__Task directions__
Go through the data below and return each line containing the word "roughly".

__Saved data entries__
##############################

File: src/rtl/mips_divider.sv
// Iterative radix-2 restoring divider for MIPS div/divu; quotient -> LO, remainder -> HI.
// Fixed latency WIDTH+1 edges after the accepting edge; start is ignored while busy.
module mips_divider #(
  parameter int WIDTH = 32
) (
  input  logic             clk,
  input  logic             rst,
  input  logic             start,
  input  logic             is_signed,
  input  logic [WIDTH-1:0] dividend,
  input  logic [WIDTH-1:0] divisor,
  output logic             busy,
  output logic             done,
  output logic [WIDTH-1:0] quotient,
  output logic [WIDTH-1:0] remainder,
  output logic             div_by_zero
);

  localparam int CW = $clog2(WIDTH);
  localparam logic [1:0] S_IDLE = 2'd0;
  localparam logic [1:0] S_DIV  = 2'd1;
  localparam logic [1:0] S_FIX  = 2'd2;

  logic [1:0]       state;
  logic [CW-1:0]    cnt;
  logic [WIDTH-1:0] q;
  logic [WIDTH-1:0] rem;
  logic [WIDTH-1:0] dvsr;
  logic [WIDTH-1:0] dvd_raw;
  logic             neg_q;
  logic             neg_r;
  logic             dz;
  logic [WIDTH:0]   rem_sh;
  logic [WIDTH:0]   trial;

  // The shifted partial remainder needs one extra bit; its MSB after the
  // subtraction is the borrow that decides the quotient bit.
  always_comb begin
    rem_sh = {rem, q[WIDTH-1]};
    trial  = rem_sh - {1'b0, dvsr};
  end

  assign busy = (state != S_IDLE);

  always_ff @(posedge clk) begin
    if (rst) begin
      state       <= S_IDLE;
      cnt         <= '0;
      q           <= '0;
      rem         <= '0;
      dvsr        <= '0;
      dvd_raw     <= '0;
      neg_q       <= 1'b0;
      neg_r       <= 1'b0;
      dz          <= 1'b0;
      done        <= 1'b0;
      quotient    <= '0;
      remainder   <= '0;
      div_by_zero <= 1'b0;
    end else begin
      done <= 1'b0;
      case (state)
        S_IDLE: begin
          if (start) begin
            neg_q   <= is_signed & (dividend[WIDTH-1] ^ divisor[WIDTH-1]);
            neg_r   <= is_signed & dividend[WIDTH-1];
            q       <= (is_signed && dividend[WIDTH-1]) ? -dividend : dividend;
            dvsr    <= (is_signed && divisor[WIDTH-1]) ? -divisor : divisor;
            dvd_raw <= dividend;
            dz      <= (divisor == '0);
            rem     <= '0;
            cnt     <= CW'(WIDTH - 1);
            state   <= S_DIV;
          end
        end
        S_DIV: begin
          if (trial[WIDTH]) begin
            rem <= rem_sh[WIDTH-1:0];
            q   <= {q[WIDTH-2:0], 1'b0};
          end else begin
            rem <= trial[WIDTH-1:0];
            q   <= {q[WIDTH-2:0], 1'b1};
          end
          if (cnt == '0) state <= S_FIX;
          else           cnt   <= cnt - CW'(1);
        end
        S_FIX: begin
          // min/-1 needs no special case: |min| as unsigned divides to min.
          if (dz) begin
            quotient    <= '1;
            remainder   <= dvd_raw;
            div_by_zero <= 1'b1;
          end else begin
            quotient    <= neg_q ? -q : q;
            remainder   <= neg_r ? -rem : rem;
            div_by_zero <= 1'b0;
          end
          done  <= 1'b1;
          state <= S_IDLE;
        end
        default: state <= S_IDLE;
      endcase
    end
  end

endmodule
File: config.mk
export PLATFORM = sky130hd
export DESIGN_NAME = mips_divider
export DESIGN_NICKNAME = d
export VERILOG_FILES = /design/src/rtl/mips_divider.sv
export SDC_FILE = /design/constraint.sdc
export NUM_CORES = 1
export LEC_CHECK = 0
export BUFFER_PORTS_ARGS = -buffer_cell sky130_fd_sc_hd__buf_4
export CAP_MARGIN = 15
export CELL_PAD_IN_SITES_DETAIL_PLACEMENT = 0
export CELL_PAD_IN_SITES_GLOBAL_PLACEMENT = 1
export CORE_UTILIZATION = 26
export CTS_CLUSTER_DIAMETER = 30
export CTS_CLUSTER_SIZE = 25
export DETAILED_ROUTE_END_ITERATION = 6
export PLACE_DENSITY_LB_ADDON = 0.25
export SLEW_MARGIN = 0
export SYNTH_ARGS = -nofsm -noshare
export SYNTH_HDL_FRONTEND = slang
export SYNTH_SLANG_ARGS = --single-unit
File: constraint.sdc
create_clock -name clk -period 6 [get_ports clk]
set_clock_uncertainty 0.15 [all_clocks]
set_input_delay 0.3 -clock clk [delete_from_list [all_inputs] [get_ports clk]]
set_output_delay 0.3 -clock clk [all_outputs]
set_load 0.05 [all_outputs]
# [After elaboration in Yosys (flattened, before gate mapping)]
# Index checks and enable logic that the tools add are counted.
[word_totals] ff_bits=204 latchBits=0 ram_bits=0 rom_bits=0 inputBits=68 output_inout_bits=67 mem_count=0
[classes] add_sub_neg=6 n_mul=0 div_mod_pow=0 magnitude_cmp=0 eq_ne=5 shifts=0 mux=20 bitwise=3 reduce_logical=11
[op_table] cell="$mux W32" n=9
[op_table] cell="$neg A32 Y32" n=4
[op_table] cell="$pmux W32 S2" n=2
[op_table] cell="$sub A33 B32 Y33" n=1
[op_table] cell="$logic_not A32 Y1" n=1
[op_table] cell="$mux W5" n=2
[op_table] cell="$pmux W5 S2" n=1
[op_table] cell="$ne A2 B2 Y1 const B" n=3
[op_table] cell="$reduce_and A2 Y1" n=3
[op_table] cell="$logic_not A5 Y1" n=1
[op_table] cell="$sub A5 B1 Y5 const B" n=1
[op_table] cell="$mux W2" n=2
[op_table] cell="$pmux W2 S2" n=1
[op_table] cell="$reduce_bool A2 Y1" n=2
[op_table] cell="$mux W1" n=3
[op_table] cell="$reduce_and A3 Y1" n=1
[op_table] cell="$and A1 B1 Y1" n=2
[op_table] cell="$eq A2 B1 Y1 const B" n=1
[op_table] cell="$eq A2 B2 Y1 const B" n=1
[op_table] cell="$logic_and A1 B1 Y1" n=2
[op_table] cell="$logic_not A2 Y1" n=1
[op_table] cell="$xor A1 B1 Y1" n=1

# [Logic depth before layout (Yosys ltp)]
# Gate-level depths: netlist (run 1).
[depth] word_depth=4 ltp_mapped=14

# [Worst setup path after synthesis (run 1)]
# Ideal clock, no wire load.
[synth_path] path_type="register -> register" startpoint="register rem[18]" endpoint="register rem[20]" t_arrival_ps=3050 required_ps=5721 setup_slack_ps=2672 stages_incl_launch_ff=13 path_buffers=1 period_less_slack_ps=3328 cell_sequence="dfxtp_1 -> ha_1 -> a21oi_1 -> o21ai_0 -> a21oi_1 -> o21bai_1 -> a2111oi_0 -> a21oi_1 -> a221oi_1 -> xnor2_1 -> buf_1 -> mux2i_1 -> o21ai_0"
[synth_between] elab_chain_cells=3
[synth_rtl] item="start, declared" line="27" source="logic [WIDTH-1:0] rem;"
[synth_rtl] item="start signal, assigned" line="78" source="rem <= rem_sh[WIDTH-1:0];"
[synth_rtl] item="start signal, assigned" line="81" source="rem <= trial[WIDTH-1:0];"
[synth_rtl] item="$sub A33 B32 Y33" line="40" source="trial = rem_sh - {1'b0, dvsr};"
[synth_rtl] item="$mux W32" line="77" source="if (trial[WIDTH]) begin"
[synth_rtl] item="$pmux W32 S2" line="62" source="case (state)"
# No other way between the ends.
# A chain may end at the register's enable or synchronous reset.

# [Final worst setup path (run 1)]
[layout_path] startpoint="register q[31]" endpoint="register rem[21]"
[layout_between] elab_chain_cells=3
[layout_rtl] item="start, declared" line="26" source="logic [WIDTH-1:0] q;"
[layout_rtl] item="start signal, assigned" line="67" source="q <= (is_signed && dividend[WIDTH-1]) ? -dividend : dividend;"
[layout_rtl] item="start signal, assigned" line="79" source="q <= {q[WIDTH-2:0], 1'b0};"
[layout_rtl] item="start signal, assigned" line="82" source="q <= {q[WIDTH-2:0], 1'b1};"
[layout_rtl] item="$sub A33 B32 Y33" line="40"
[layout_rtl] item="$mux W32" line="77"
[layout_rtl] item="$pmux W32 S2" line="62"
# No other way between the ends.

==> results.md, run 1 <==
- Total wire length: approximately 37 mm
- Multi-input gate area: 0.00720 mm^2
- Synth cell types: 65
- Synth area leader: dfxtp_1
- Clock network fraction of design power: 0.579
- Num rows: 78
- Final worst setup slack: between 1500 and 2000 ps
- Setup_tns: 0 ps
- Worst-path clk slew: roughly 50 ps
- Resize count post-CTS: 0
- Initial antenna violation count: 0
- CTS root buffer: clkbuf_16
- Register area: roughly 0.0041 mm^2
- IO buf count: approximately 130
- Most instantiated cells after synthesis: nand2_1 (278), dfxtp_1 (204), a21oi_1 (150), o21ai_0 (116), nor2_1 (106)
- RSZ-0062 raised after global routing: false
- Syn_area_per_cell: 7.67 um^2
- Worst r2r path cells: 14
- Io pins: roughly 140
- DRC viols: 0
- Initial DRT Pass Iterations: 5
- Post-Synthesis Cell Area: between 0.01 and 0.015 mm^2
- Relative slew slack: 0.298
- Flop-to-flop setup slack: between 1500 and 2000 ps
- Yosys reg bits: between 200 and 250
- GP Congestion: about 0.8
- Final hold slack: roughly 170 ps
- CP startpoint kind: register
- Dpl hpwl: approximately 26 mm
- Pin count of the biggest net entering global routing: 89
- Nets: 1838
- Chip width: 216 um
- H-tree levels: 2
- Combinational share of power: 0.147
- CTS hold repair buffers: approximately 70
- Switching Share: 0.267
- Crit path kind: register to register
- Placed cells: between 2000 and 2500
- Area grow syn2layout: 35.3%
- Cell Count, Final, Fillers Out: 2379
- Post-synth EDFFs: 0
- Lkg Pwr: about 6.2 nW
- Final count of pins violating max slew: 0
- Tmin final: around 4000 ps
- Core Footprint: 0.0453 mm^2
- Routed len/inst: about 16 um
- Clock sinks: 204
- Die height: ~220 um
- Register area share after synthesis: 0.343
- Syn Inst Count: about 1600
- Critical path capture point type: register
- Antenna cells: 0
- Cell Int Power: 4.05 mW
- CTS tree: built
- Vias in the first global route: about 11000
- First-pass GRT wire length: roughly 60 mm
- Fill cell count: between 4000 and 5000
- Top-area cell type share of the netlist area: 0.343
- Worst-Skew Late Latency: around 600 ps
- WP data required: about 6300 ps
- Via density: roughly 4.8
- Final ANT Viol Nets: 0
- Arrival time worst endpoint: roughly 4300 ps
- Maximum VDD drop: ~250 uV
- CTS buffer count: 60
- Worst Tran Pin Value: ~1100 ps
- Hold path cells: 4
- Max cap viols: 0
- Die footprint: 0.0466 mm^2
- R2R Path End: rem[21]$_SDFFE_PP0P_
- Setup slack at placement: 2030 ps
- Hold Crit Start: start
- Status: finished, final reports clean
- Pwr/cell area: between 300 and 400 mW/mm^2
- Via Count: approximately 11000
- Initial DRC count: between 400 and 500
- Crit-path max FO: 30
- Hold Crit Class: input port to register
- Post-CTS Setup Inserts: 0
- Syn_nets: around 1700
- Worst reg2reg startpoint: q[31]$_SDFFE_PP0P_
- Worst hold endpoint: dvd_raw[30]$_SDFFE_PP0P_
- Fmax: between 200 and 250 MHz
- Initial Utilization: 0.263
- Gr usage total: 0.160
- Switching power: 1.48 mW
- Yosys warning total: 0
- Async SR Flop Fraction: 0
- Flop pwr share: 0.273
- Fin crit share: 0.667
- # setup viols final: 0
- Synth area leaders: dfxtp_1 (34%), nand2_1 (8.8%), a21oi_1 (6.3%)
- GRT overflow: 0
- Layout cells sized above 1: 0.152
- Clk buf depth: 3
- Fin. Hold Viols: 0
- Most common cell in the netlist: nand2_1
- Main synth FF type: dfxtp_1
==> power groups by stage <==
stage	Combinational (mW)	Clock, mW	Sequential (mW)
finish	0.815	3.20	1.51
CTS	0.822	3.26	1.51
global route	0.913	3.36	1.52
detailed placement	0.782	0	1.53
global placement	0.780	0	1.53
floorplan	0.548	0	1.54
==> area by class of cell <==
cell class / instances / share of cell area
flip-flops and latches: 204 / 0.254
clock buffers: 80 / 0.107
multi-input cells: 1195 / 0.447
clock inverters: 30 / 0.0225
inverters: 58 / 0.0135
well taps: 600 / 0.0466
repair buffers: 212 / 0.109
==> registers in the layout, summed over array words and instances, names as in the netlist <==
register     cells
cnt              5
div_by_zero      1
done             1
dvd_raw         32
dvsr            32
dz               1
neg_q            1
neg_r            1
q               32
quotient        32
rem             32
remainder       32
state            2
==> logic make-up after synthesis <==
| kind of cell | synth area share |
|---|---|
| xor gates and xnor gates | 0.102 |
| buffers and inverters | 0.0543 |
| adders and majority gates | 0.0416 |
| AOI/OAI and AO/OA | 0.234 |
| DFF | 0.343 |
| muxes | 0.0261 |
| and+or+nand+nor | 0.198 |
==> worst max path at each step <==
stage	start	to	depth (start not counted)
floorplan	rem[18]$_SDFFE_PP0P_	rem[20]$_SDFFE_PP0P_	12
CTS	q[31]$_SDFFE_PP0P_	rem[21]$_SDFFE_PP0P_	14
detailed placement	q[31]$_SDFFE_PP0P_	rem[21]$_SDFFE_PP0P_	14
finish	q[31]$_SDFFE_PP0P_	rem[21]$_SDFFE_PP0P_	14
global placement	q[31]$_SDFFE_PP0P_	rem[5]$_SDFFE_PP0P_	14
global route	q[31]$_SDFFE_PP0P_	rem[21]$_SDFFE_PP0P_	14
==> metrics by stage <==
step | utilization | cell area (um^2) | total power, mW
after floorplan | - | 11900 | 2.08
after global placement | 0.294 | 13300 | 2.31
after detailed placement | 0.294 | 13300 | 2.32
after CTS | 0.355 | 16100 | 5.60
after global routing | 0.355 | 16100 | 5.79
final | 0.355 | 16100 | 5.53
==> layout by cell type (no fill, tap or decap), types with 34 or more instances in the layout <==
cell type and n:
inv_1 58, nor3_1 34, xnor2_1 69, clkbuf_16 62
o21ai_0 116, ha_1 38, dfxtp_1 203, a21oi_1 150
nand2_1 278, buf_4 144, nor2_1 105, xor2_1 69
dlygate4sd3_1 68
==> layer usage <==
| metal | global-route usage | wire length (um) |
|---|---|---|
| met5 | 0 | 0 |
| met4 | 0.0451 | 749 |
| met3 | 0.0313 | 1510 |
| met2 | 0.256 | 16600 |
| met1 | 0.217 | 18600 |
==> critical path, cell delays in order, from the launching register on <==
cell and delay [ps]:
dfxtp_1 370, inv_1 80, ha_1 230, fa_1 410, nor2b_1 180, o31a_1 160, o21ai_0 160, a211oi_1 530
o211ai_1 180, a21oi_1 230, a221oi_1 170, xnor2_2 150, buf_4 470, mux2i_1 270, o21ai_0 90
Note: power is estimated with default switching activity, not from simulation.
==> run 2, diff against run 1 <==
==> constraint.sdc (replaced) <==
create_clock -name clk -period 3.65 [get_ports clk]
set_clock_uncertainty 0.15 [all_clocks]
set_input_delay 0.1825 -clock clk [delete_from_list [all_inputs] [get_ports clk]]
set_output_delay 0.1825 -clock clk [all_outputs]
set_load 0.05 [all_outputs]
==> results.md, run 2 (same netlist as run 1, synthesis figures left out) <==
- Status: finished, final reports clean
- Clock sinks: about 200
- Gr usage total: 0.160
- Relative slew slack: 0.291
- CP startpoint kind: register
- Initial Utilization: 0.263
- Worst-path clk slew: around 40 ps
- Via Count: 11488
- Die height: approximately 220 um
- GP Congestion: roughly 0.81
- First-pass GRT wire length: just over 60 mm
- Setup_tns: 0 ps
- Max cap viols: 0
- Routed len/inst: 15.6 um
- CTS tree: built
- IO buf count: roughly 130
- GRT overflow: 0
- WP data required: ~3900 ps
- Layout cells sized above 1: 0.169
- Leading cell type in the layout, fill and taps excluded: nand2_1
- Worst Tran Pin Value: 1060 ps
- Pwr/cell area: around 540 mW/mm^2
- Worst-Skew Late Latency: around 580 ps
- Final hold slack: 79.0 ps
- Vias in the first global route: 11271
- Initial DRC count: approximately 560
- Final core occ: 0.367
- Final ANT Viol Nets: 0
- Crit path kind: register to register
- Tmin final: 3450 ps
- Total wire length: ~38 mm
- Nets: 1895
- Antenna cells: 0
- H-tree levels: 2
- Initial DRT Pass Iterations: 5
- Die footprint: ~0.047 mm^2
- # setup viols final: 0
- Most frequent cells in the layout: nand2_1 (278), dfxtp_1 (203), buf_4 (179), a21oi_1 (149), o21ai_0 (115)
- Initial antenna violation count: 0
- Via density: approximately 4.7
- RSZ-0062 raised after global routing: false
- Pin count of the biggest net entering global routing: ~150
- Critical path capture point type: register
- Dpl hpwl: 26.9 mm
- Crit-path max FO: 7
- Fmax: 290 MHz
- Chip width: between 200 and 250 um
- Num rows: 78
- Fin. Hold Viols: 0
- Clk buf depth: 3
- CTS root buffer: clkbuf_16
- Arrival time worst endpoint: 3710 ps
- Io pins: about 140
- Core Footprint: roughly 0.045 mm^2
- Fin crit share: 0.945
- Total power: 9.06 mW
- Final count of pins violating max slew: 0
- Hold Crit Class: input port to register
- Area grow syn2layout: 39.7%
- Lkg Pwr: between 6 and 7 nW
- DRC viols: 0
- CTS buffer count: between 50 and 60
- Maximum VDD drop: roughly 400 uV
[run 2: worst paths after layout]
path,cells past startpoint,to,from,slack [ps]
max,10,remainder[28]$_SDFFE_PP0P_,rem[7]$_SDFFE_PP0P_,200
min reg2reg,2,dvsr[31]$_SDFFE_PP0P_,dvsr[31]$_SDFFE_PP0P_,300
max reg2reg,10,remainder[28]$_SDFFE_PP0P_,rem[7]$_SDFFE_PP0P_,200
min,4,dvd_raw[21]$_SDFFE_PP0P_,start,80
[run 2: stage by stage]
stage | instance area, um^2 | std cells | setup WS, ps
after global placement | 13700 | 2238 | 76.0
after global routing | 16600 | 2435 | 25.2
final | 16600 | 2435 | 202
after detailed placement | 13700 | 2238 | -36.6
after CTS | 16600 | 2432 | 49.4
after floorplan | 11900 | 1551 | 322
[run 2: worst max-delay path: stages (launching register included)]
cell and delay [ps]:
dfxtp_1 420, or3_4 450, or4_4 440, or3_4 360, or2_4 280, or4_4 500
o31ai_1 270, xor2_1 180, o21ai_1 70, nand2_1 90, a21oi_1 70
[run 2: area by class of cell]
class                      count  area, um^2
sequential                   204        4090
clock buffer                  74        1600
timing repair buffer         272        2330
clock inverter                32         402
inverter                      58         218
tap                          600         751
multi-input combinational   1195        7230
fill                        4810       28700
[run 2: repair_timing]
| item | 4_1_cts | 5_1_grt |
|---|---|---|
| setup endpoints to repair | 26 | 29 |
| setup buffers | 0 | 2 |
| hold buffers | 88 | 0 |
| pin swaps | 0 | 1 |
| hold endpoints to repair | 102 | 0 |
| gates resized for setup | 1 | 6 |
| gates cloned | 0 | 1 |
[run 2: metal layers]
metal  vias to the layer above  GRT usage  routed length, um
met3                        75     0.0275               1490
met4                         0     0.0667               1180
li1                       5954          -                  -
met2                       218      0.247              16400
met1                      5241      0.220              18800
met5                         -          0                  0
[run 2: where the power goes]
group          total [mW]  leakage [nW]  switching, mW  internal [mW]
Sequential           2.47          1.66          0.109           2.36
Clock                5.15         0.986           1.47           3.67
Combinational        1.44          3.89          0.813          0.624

##############################

__Response area__
- Worst-path clk slew: roughly 50 ps
- Register area: roughly 0.0041 mm^2
- Io pins: roughly 140
- Final hold slack: roughly 170 ps
- First-pass GRT wire length: roughly 60 mm
- Via density: roughly 4.8
- Arrival time worst endpoint: roughly 4300 ps
- GP Congestion: roughly 0.81
- IO buf count: roughly 130
- Core Footprint: roughly 0.045 mm^2
- Maximum VDD drop: roughly 400 uV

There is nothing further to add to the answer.